Write out exactly the lines from the line that contains "met3: 18 / 4.4 / 363" through the final line of the listing below, and no others.

**The records**:
<<<<

### src/rtl/bootld_pkg.sv
package bootld_pkg;

  typedef enum logic [3:0] {
    ST_IDLE,
    ST_POLL_SER,
    ST_POLL_CF,
    ST_SER_LOAD,
    ST_CF_TF,
    ST_CF_WAIT,
    ST_CF_READ,
    ST_FLUSH,
    ST_START,
    ST_DONE,
    ST_ERR
  } ld_state_e;

  localparam logic [2:0] REG_DATA   = 3'd0;
  localparam logic [2:0] REG_STATUS = 3'd7;
  localparam int         STAT_BUSY  = 7;
  localparam int         STAT_DREQ  = 3;
  localparam int         TF_STEPS   = 6;

  function automatic logic [2:0] tf_reg(input logic [2:0] step);
    case (step)
      3'd0:    tf_reg = 3'd2;
      3'd1:    tf_reg = 3'd3;
      3'd2:    tf_reg = 3'd4;
      3'd3:    tf_reg = 3'd5;
      3'd4:    tf_reg = 3'd6;
      default: tf_reg = 3'd7;
    endcase
  endfunction

  function automatic logic [7:0] tf_val(input logic [2:0] step);
    case (step)
      3'd0:    tf_val = 8'h01;
      3'd4:    tf_val = 8'hE0;
      3'd5:    tf_val = 8'h20;
      default: tf_val = 8'h00;
    endcase
  endfunction

endpackage

### src/rtl/bootld_rst_sync.sv
module bootld_rst_sync #(
  parameter int STAGES = 2
) (
  input  logic clk,
  input  logic rst_n_in,
  output logic rst_n_out
);

  logic [STAGES-1:0] sync_q;

  always_ff @(posedge clk or negedge rst_n_in) begin
    if (!rst_n_in) sync_q <= '0;
    else           sync_q <= {sync_q[STAGES-2:0], 1'b1};
  end

  assign rst_n_out = sync_q[STAGES-1];

endmodule

### src/rtl/bootld_cnt.sv
module bootld_cnt #(
  parameter int W = 9
) (
  input  logic         clk,
  input  logic         rst_n,
  input  logic         clr,
  input  logic         inc,
  input  logic [W-1:0] last_val,
  output logic [W-1:0] cnt,
  output logic         at_last
);

  logic [W-1:0] cnt_q;
  logic [W-1:0] cnt_d;
  logic         cnt_en;

  always_comb begin
    cnt_en = clr | inc;
    cnt_d  = clr ? '0 : cnt_q + 1'b1;
  end

  always_ff @(posedge clk or negedge rst_n) begin
    if (!rst_n)      cnt_q <= '0;
    else if (cnt_en) cnt_q <= cnt_d;
  end

  assign cnt     = cnt_q;
  assign at_last = (cnt_q == last_val);

endmodule

### src/rtl/bootld_wdog.sv
module bootld_wdog #(
  parameter int LIMIT = 1000
) (
  input  logic clk,
  input  logic rst_n,
  input  logic run,
  output logic expired
);

  localparam int W = (LIMIT < 2) ? 1 : $clog2(LIMIT);

  logic [W-1:0] tick_q;

  always_ff @(posedge clk or negedge rst_n) begin
    if (!rst_n)   tick_q <= '0;
    else if (run) tick_q <= tick_q + 1'b1;
    else          tick_q <= '0;
  end

  assign expired = run && (tick_q == W'(LIMIT - 1));

endmodule

### src/rtl/boot_loader.sv
module boot_loader #(
  parameter int          ADDR_W       = 16,
  parameter logic [15:0] LOAD_BASE    = 16'hB000,
  parameter int          SER_BYTES    = 256,
  parameter int          SECTOR_BYTES = 512,
  parameter int          TIMEOUT_CYC  = 1000000,
  parameter int          RST_STAGES   = 2
) (
  input  logic              clk,
  input  logic              rst_n,
  input  logic              ser_valid,
  input  logic [7:0]        ser_data,
  output logic              ser_ready,
  output logic [2:0]        cf_reg_sel,
  output logic              cf_rd_stb,
  output logic              cf_wr_stb,
  output logic [7:0]        cf_wdata,
  input  logic [7:0]        cf_rdata,
  output logic              ram_own,
  output logic              ram_we,
  output logic [ADDR_W-1:0] ram_addr,
  output logic [7:0]        ram_wdata,
  output logic              start_req,
  output logic [ADDR_W-1:0] start_addr,
  output logic              done,
  output logic              err
);

  import bootld_pkg::*;

  localparam int MAX_BYTES = (SER_BYTES > SECTOR_BYTES) ? SER_BYTES : SECTOR_BYTES;
  localparam int CNT_RAW   = $clog2(MAX_BYTES);
  localparam int CNT_W     = (CNT_RAW < 3) ? 3 : CNT_RAW;

  logic             rst_i_n;
  ld_state_e        state_q, state_d;
  logic [CNT_W-1:0] cnt, last_val;
  logic             cnt_last, cnt_inc, cnt_clr;
  logic             wd_run, wd_expired;
  logic             wr_set;
  logic [7:0]       wr_byte;
  logic [ADDR_W-1:0] wr_addr;
  logic             we_q;
  logic [ADDR_W-1:0] addr_q;
  logic [7:0]       data_q;

  bootld_rst_sync #(.STAGES(RST_STAGES)) u_rst (
    .clk       (clk),
    .rst_n_in  (rst_n),
    .rst_n_out (rst_i_n)
  );

  bootld_cnt #(.W(CNT_W)) u_cnt (
    .clk      (clk),
    .rst_n    (rst_i_n),
    .clr      (cnt_clr),
    .inc      (cnt_inc),
    .last_val (last_val),
    .cnt      (cnt),
    .at_last  (cnt_last)
  );

  bootld_wdog #(.LIMIT(TIMEOUT_CYC)) u_wdog (
    .clk     (clk),
    .rst_n   (rst_i_n),
    .run     (wd_run),
    .expired (wd_expired)
  );

  always_comb begin
    case (state_q)
      ST_SER_LOAD: last_val = CNT_W'(SER_BYTES - 1);
      ST_CF_TF:    last_val = CNT_W'(TF_STEPS - 1);
      default:     last_val = CNT_W'(SECTOR_BYTES - 1);
    endcase
  end

  // next-state and output decode
  always_comb begin
    state_d    = state_q;
    ser_ready  = 1'b0;
    cf_rd_stb  = 1'b0;
    cf_wr_stb  = 1'b0;
    cf_reg_sel = REG_STATUS;
    cf_wdata   = 8'h00;
    cnt_inc    = 1'b0;
    wr_set     = 1'b0;
    wr_byte    = ser_data;
    case (state_q)
      ST_IDLE: state_d = ST_POLL_SER;
      ST_POLL_SER: begin
        ser_ready = 1'b1;
        state_d   = ser_valid ? ST_SER_LOAD : ST_POLL_CF;
      end
      ST_POLL_CF: begin
        cf_rd_stb = 1'b1;
        state_d   = cf_rdata[STAT_BUSY] ? ST_POLL_SER : ST_CF_TF;
      end
      ST_SER_LOAD: begin
        ser_ready = 1'b1;
        if (ser_valid) begin
          cnt_inc = 1'b1;
          wr_set  = 1'b1;
          if (cnt_last) state_d = ST_FLUSH;
        end
      end
      ST_CF_TF: begin
        cf_wr_stb  = 1'b1;
        cf_reg_sel = tf_reg(cnt[2:0]);
        cf_wdata   = tf_val(cnt[2:0]);
        cnt_inc    = 1'b1;
        if (cnt_last) state_d = ST_CF_WAIT;
      end
      ST_CF_WAIT: begin
        cf_rd_stb = 1'b1;
        if (!cf_rdata[STAT_BUSY] && cf_rdata[STAT_DREQ]) state_d = ST_CF_READ;
        else if (wd_expired)                             state_d = ST_ERR;
      end
      ST_CF_READ: begin
        cf_rd_stb  = 1'b1;
        cf_reg_sel = REG_DATA;
        cnt_inc    = 1'b1;
        wr_set     = 1'b1;
        wr_byte    = cf_rdata;
        if (cnt_last) state_d = ST_FLUSH;
      end
      ST_FLUSH: state_d = ST_START;
      ST_START: state_d = ST_DONE;
      ST_DONE:  state_d = ST_DONE;
      ST_ERR:   state_d = ST_ERR;
      default:  state_d = ST_IDLE;
    endcase
  end

  assign cnt_clr = (state_d != state_q);
  assign wd_run  = (state_q == ST_CF_WAIT);
  assign wr_addr = ADDR_W'(LOAD_BASE) + ADDR_W'(cnt);

  always_ff @(posedge clk or negedge rst_i_n) begin
    if (!rst_i_n) state_q <= ST_IDLE;
    else          state_q <= state_d;
  end

  // one-cycle write pipeline
  always_ff @(posedge clk or negedge rst_i_n) begin
    if (!rst_i_n) begin
      we_q   <= 1'b0;
      addr_q <= '0;
      data_q <= '0;
    end else begin
      we_q <= wr_set;
      if (wr_set) begin
        addr_q <= wr_addr;
        data_q <= wr_byte;
      end
    end
  end

  assign ram_we     = we_q;
  assign ram_addr   = addr_q;
  assign ram_wdata  = data_q;
  assign ram_own    = (state_q == ST_SER_LOAD) || (state_q == ST_CF_TF) ||
                      (state_q == ST_CF_WAIT)  || (state_q == ST_CF_READ) ||
                      (state_q == ST_FLUSH);
  assign start_req  = (state_q == ST_START);
  assign done       = (state_q == ST_START) || (state_q == ST_DONE);
  assign err        = (state_q == ST_ERR);
  assign start_addr = ADDR_W'(LOAD_BASE);

endmodule

### config.mk
export PLATFORM = sky130hd
export DESIGN_NAME = boot_loader
export DESIGN_NICKNAME = d
export VERILOG_FILES = /design/src/rtl/bootld_pkg.sv /design/src/rtl/bootld_rst_sync.sv /design/src/rtl/bootld_cnt.sv /design/src/rtl/bootld_wdog.sv /design/src/rtl/boot_loader.sv
export SDC_FILE = /design/constraint.sdc
export NUM_CORES = 1
export LEC_CHECK = 0
export BUFFER_PORTS_ARGS = -buffer_cell sky130_fd_sc_hd__buf_4
export CORE_ASPECT_RATIO = 1.25
export CORE_UTILIZATION = 50
export DETAILED_ROUTE_END_ITERATION = 8
export PLACE_DENSITY = 0.82
export SLEW_MARGIN = 5
export SYNTH_ARGS = -nofsm -noshare
export SYNTH_HDL_FRONTEND = slang
export SYNTH_HIERARCHICAL = 1
export SYNTH_SLANG_ARGS = --single-unit
### constraint.sdc
create_clock -name clk -period 2.15 [get_ports clk]
set_input_delay 0 -clock clk [delete_from_list [all_inputs] [get_ports clk]]
set_output_delay 0 -clock clk [all_outputs]
set_load 0.05 [all_outputs]
# Word level (Yosys, flattened, before mapping)
# Index checks and enable logic that the tools add are counted.
# classes
n_addsub	3
eq_ne	18
n_mux	22
n_bitwise	1
reduce_logical	14
# op_table
cell	n
$pmux 4 s10	1
$pmux 8 s3	1
$add 20x1->20 const B	1
$eq 20x20->1 const B	1
$mux 20	1
$mux 4	5
$pmux 9 s2	1
$add 16x9->16 const A	1
$eq 4x3->1 const B	4
$mux 8	2
$pmux 3 s5	1
$eq 4x4->1 const B	3
$add 9x1->9 const B	1
$eq 9x9->1	1
$mux 9	1
$eq 4x2->1 const B	2
$eq 3x2->1 const B	2
$eq 3x3->1 const B	2
$pmux 3 s2	1
$reduce_or 2->1	3
$logic_or 1x1->1	5
$mux 1	5
$eq 4x1->1 const B	1
$logic_not 4->1	1
other kinds (9)	11
# totals
ff_bits	60
in_bits	19
out_inout_bits	59
elab_cells	65

# Longest topological paths before layout
# depth
word_depth	8
ltp_mapped	14
mapped_depth_nobuf	12

# Hierarchy
# The synthesis kept the hierarchy.
# by_module_without_submodules
mod	n_inst	cells_per_inst	area_each_um2	seq_area_each_um2
boot_loader	1	163	1556.5	575.6
bootld_wdog	1	104	1003.5	500.5
bootld_cnt	1	55	543.0	225.2
bootld_rst_sync	1	3	53.8	50.0

# Least setup slack after synthesis
# Ideal clock, no wire load.
# synth_path
path_kind	reg-to-output
start	register state_q[3]
end	output port cf_wdata[7]
arrival_time_ns	3.464
required_time_ns	2.150
path_slack_ns	-1.314
stages_incl_launch_ff	7
path_buffers	2
cell_sequence	dfrtp_1 -> buf_2 -> nor3b_2 -> nand2b_1 -> nor3b_1 -> nor2b_1 -> buf_4
# synth_via
elab_chain_cells	2
# synth_lines
item	line_no	rtl
start, declared	boot_loader.sv:36	ld_state_e state_q, state_d;
start signal, assigned	boot_loader.sv:141	else state_q <= state_d;
$eq 4x3->1	boot_loader.sv:89	case (state_q)
$mux 8	boot_loader.sv:89	
end, declared	boot_loader.sv:17	output logic [7:0] cf_wdata,
# Every way passes these cells.

# Worst setup path in the final report
# layout_path
start	register state_q[3]
end	register u_cnt.cnt_q[7] (netlist: u_cnt/cnt[7])
# layout_via
elab_cells_between_ends	26
classes_between	eq/ne (12); mux (9); bitwise (1); reduce/logical (4)
# layout_lines
item	line_no	rtl
$eq 4x3->1 *	boot_loader.sv:136	assign wd_run = (state_q == ST_CF_WAIT);
named net wd_run	boot_loader.sv:39	logic wd_run, wd_expired;
$logic_and 1x1->1 *	bootld_wdog.sv:20	assign expired = run && (tick_q == W'(LIMIT - 1));
named net wd_expired	boot_loader.sv:39	
$mux 4 *	boot_loader.sv:117	else if (wd_expired) state_d = ST_ERR;
$mux 4 *	boot_loader.sv:116	if (!cf_rdata[STAT_BUSY] && cf_rdata[STAT_DREQ]) state_d = ST_CF_READ;
$pmux 4 s10 *	boot_loader.sv:89	
$ne 4x4->1 *	boot_loader.sv:135	assign cnt_clr = (state_d != state_q);
named net cnt_clr	boot_loader.sv:38	logic cnt_last, cnt_inc, cnt_clr;
$mux 9 or $or 1x1->1 (tied branches)	bootld_cnt.sv:19, bootld_cnt.sv:18	
end signal, assigned	bootld_cnt.sv:24	else if (cnt_en) cnt_q <= cnt_d;
end, declared	bootld_cnt.sv:13	logic [W-1:0] cnt_q;
# The timed path passes the listed nets; every way through them passes the cells marked *.
# A chain may end at the register's enable or synchronous reset.

==> impl_results.md <==
- Final period util: 148.2%
- EDFF count, synth: 0
- CP startpoint: state_q[3]$_DFF_PN0_
- Vias in the first global route: 2801
- CTS buffer count: 5
- Async set or reset register ratio after synthesis: 100.0%
- Synth area leaders: dfrtp_1 43%, buf_4 7.1%, xnor2_1 4.2%
- H-tree Lvls: 2
- Clock sinks: 54
- Distinct cells, synth: 57
- Clock root cell: clkbuf_8
- Ant. Diodes: 0
- Initial antenna violation count: 0
- Clk_lat worst skew: 0.32 ns
- Global-route met1 utilization: 27.08%
- Pwr Total: 0.004828 W
- Leak pwr: 2.093 nW
- Register area share after synthesis: 42.81%
- Initial Util: 51.53%
- Grt ovf: 0
- Syn_area_per_cell: 9.713 µm²
- Iteration-0 DRC count of the detailed router: 121
- Cell Area, Placed: 4039 µm²
- IO Port Bufs: 53
- GRT Util Overall: 24.12%
- Final Max Slew Viols: 0
- GRT busiest layer: met2
- Power Density: 1084 nW/µm²
- Crit Path Class: flop to flop
- Post-synth top cells: 54 x dfrtp_1, 30 x buf_4, 25 x nor2_1
- Hold Startpoint: ser_data[2]
- Finished layout cell area: 4453 µm²
- Primary FF master, synth: dfrtp_1
- Die height: 90.84 µm
- Crit path cell chain: and4bb_2 > inv_2 > nor4b_2 > nand2_1 > nor4_4 > buf_4 > nor4_4 > o31a_1 > o221ai_4 > o211ai_2 > or4_1 > a21oi_1
- Slew HR: 57.10%
- Routed via count: 2877
- Worst-margin pin slew: 0.6368 ns
- Clock power frac: 14.8%
- Critical path's slowest cell: dfrtp_1
- Grt met2 use: 43.52%
- Fill count: 420
- Drt wl/cell: 15.23 µm
- R2r startpoint: state_q[3]$_DFF_PN0_
- Max rail drop VDD: 0.9095 mV
- Most common cell in the netlist: dfrtp_1
- Cell Rows: 32
- Setup violators final: 13
- Syn. warnings: 6
- Synth area leader: dfrtp_1
- Status: finished with violations
- Worst hold margin: -0.005152 ns
- Worst-path fanout max: 4
- Area grow syn2layout: 41.06%
- I/O Pins: 78
- Combinational share of power: 58.9%
- RePlAce Congestion: 0.8406
- Detail Placement HPWL: 5306 µm
- Flop and latch count out of synthesis: 54
- Worst min path class: primary input to flop
- Core Region: 6126 µm²
- Worst Skew: 0.008656 ns
- Die area: 6637 µm²
- Die Width: 73.07 µm
- Worst setup EP type: flop
- Final ANT Viol Nets: 0
- Via/cell ratio: 5.328
- Sequential Power Share: 26.2%
- Critical path's largest stage delay: 0.44 ns
- Max-cap violations: 0
- First-pass GRT wire length: 12450 µm
- Drt pass-1 iters: 4
- RSZ-0062 raised after global routing: yes
- Arr. time, crit path: 3.44 ns
- Largest net degree at the start of global routing: 40
- Internal power: 0.002645 W
- Worst Setup Start Kind: flop
- Nets: 475
- Final worst slack: -1.037 ns
- Proportion of layout cells with a drive suffix above 1: 39.12%
- Sw frac: 45.22%
- NetSw: 0.002183 W
- Netlist Area Pre-Place: 3157 µm²
- Failing checks: hold timing, setup timing
- CTS Buffer Depth: 2
- DRC Markers: 0
- Final Hold Vio Count: 2
- Crit path top cell by count: nor4_4
- Final wirelength: 8223 µm
- Met3 usage: 4.464%
- Area share of the largest cell type after synthesis: 42.81%
- Clk pin slew, worst setup/hold paths: 0.10 ns
- Min Tclk post-route: 3.187 ns
- Fmax: 313.8 MHz
- CTS tree: done
- Synth Instances: 325
- Critical Path RT: 2.40 ns
cell families after synthesis:
group	after synthesis	share of synthesized area, %
AND/OR/NAND/NOR	120	21.84
AO/OA/AOI/OAI	57	11.14
flip-flops	54	42.81
buffers and inverters	48	9.631
XOR/XNOR	22	6.104
multiplexers	19	7.333
other	3	0.3567
adder cells (fa/ha/maj)	2	0.7926
timing repair:
action	CTS	global route
hold buffers	14	0
endpoints found under the setup margin	9	12
gates resized for setup	6	11
pin swaps	10	3
endpoints found under the hold margin	10	0
setup buffers	6	3
critical path: cells and delay by family, from the launching register on:
kind | cells | cell delay (ns)
flip-flops | 1 | 0.44
buffers and inverters | 2 | 0.26
AO/OA/AOI/OAI | 4 | 0.83
AND/OR/NAND/NOR | 6 | 1.59
registers in the layout, indices dropped and copies added (netlist names):
| register | cells |
|---|---|
| u_wdog/tick_q | 20 |
| ram_addr | 10 |
| u_cnt/cnt | 9 |
| ram_wdata | 8 |
| state_q | 4 |
| u_rst/sync_q | 2 |
| ram_we | 1 |
final timing paths:
check                           depth (start not counted)  slack (ns)                         end
worst max-delay path                                   12       -1.04    u_cnt/cnt[7]$_DFFE_PN0P_
worst min-delay path                                    3      -0.005    ram_wdata[2]$_DFFE_PN0P_
worst max register to register                         12       -1.04    u_cnt/cnt[7]$_DFFE_PN0P_
worst min register to register                          0        0.17    ram_wdata[7]$_DFFE_PN0P_
max in group asynchronous                               1        1.47  u_wdog/tick_q[8]$_DFF_PN0_
min in group asynchronous                               2        0.01   u_rst/sync_q[1]$_DFF_PN0_
through the flow:
| step | TNS, ns | setup WS, ns | cells | util (%) |
|---|---|---|---|---|
| finish | -8.585 | -1.037 | 540 | 72.69 |
| global route | -10.62 | -1.172 | 540 | 72.69 |
| CTS | -5.008 | -0.6682 | 537 | 71.53 |
| detailed placement | -4.975 | -0.7614 | 509 | 65.93 |
| global placement | -4.350 | -0.6670 | 509 | 65.93 |
| floorplan | -4.743 | -0.6893 | 349 | - |
metal layers:
layer / up-vias / part of all wire (%) / wire length, µm
li1: 1347 / - / -
met5: - / 0 / 0
met2: 100 / 55 / 4545
met3: 18 / 4.4 / 363
met1: 1412 / 38 / 3109
met4: 0 / 2.5 / 205
layout by cell type (no fill, tap or decap), types with 3 or more instances in the layout:
cell / netlist / layout
nand2b_1: 6 / 5
dlygate4sd3_1: 0 / 14
nand2_1: 21 / 21
nor2_1: 25 / 25
xor2_1: 7 / 7
o21ai_0: 22 / 20
mux2_4: 8 / 8
mux2i_1: 10 / 10
inv_2: 2 / 3
nor2b_1: 6 / 5
a21oi_1: 17 / 15
or4_1: 5 / 5
nand3_2: 1 / 3
or3_1: 7 / 7
buf_6: 1 / 3
o31ai_1: 5 / 5
or3_2: 3 / 3
conb_1: 3 / 27
nand4_1: 5 / 5
nand3_1: 11 / 9
nor3_1: 3 / 3
nor4_1: 8 / 4
dfrtp_1: 54 / 52
buf_4: 30 / 121
a21oi_2: 1 / 3
nor4_4: 0 / 4
clkbuf_8: 0 / 5
xnor2_1: 15 / 14
inv_1: 5 / 4
power groups by stage:
stage               Sequential [W]  Clock (W)  Combinational, W
floorplan                  0.00165          0           0.00142
global placement           0.00128          0           0.00251
detailed placement         0.00129          0           0.00255
CTS                        0.00126   0.000716           0.00273
global route               0.00128   0.000764           0.00300
finish                     0.00127   0.000716           0.00285
layout make-up:
cell class / instances / area [µm²] / area share [%]
Multi-Input combinational cell: 247 / 1748 / 39.25
Sequential cell: 54 / 1354 / 30.40
Timing Repair Buffer: 139 / 1102 / 24.75
Tap cell: 85 / 106.4 / 2.388
Clock buffer: 5 / 68.82 / 1.545
Clock inverter: 3 / 47.55 / 1.068
Inverter: 7 / 26.28 / 0.5901
(Power assumes the default switching activity.)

>>>>

**Solution to this task**:
met3: 18 / 4.4 / 363
met1: 1412 / 38 / 3109
met4: 0 / 2.5 / 205
layout by cell type (no fill, tap or decap), types with 3 or more instances in the layout:
cell / netlist / layout
nand2b_1: 6 / 5
dlygate4sd3_1: 0 / 14
nand2_1: 21 / 21
nor2_1: 25 / 25
xor2_1: 7 / 7
o21ai_0: 22 / 20
mux2_4: 8 / 8
mux2i_1: 10 / 10
inv_2: 2 / 3
nor2b_1: 6 / 5
a21oi_1: 17 / 15
or4_1: 5 / 5
nand3_2: 1 / 3
or3_1: 7 / 7
buf_6: 1 / 3
o31ai_1: 5 / 5
or3_2: 3 / 3
conb_1: 3 / 27
nand4_1: 5 / 5
nand3_1: 11 / 9
nor3_1: 3 / 3
nor4_1: 8 / 4
dfrtp_1: 54 / 52
buf_4: 30 / 121
a21oi_2: 1 / 3
nor4_4: 0 / 4
clkbuf_8: 0 / 5
xnor2_1: 15 / 14
inv_1: 5 / 4
power groups by stage:
stage               Sequential [W]  Clock (W)  Combinational, W
floorplan                  0.00165          0           0.00142
global placement           0.00128          0           0.00251
detailed placement         0.00129          0           0.00255
CTS                        0.00126   0.000716           0.00273
global route               0.00128   0.000764           0.00300
finish                     0.00127   0.000716           0.00285
layout make-up:
cell class / instances / area [µm²] / area share [%]
Multi-Input combinational cell: 247 / 1748 / 39.25
Sequential cell: 54 / 1354 / 30.40
Timing Repair Buffer: 139 / 1102 / 24.75
Tap cell: 85 / 106.4 / 2.388
Clock buffer: 5 / 68.82 / 1.545
Clock inverter: 3 / 47.55 / 1.068
Inverter: 7 / 26.28 / 0.5901
(Power assumes the default switching activity.)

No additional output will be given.